There has been a rapid proliferation of data-driven models in our community over the past 5-10 years. Quantitative benchmarking is one approach to help navigate this complex ecosystem, but these initiatives often fall short of our scientific ambitions. Indeed, the period of rapid methodological advancement is now giving way to fears of stagnation. This is evident in recent paper titles: "What can 5.17 billion regression fits tell us about artificial models of the human visual system?" and If deep learning is the answer, what is the question?". A workshop at Computational Cognitive Neuroscience (CCN) last summer proposed that the ML-based approach "might be hitting a wall" and asked "are we limited by tools, hypotheses or data?".

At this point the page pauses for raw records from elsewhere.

`config.mk`:
```
export PLATFORM = sky130hd
export DESIGN_NAME = amp_enable_sequencer_flat
export DESIGN_NICKNAME = d
export VERILOG_FILES = /design/src/rtl/amp_enable_sequencer_if.sv /design/src/rtl/amp_enable_sequencer.sv /design/src/flat_wrapper.sv
export SDC_FILE = /design/constraint.sdc
export NUM_CORES = 1
export LEC_CHECK = 0
export ABC_AREA = 1
export BUFFER_PORTS_ARGS = -buffer_cell sky130_fd_sc_hd__buf_2
export CAP_MARGIN = 20
export CORE_MARGIN = 2
export CORE_UTILIZATION = 40
export CTS_BUF_LIST = sky130_fd_sc_hd__clkbuf_8
export CTS_CLUSTER_DIAMETER = 80
export DETAILED_ROUTE_END_ITERATION = 12
export PLACE_DENSITY = 0.59
export SLEW_MARGIN = 5
export SYNTH_ARGS = -nofsm -noshare
export SYNTH_HDL_FRONTEND = slang
export SYNTH_SLANG_ARGS = --single-unit
export TNS_END_PERCENT = 10
```
`constraint.sdc`:
```
create_clock -name clk -period 4.63 [get_ports clk]
set_clock_uncertainty 0.1 [all_clocks]
set_input_delay 0.926 -clock clk [delete_from_list [all_inputs] [get_ports clk]]
set_output_delay 0.926 -clock clk [all_outputs]
set_load 0.01 [all_outputs]
```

We therefore believe there is a strong appetite to have a broad discussion centered around the limitations of ML tools in neuroscience, and how to overcome them. Are there fundamental unknowables? Do we need better benchmarks? Or a different approach entirely?

Call for Abstracts

We invite the community to submit short abstracts on relevant recent results documenting limitations of current tools, unexpected negative results and/or potential new ideas to overcome them. We will invite a small number of contributed talks from these submissions. Submissions from junior researchers are particularly welcome.

Note that speakers must pay for their own travel, hotel costs, and conference registration. Also, please do not submit if you are already committed to speak at a different COSYNE workshop.

Submission Deadline: Jan 31 2024 (anywhere on earth)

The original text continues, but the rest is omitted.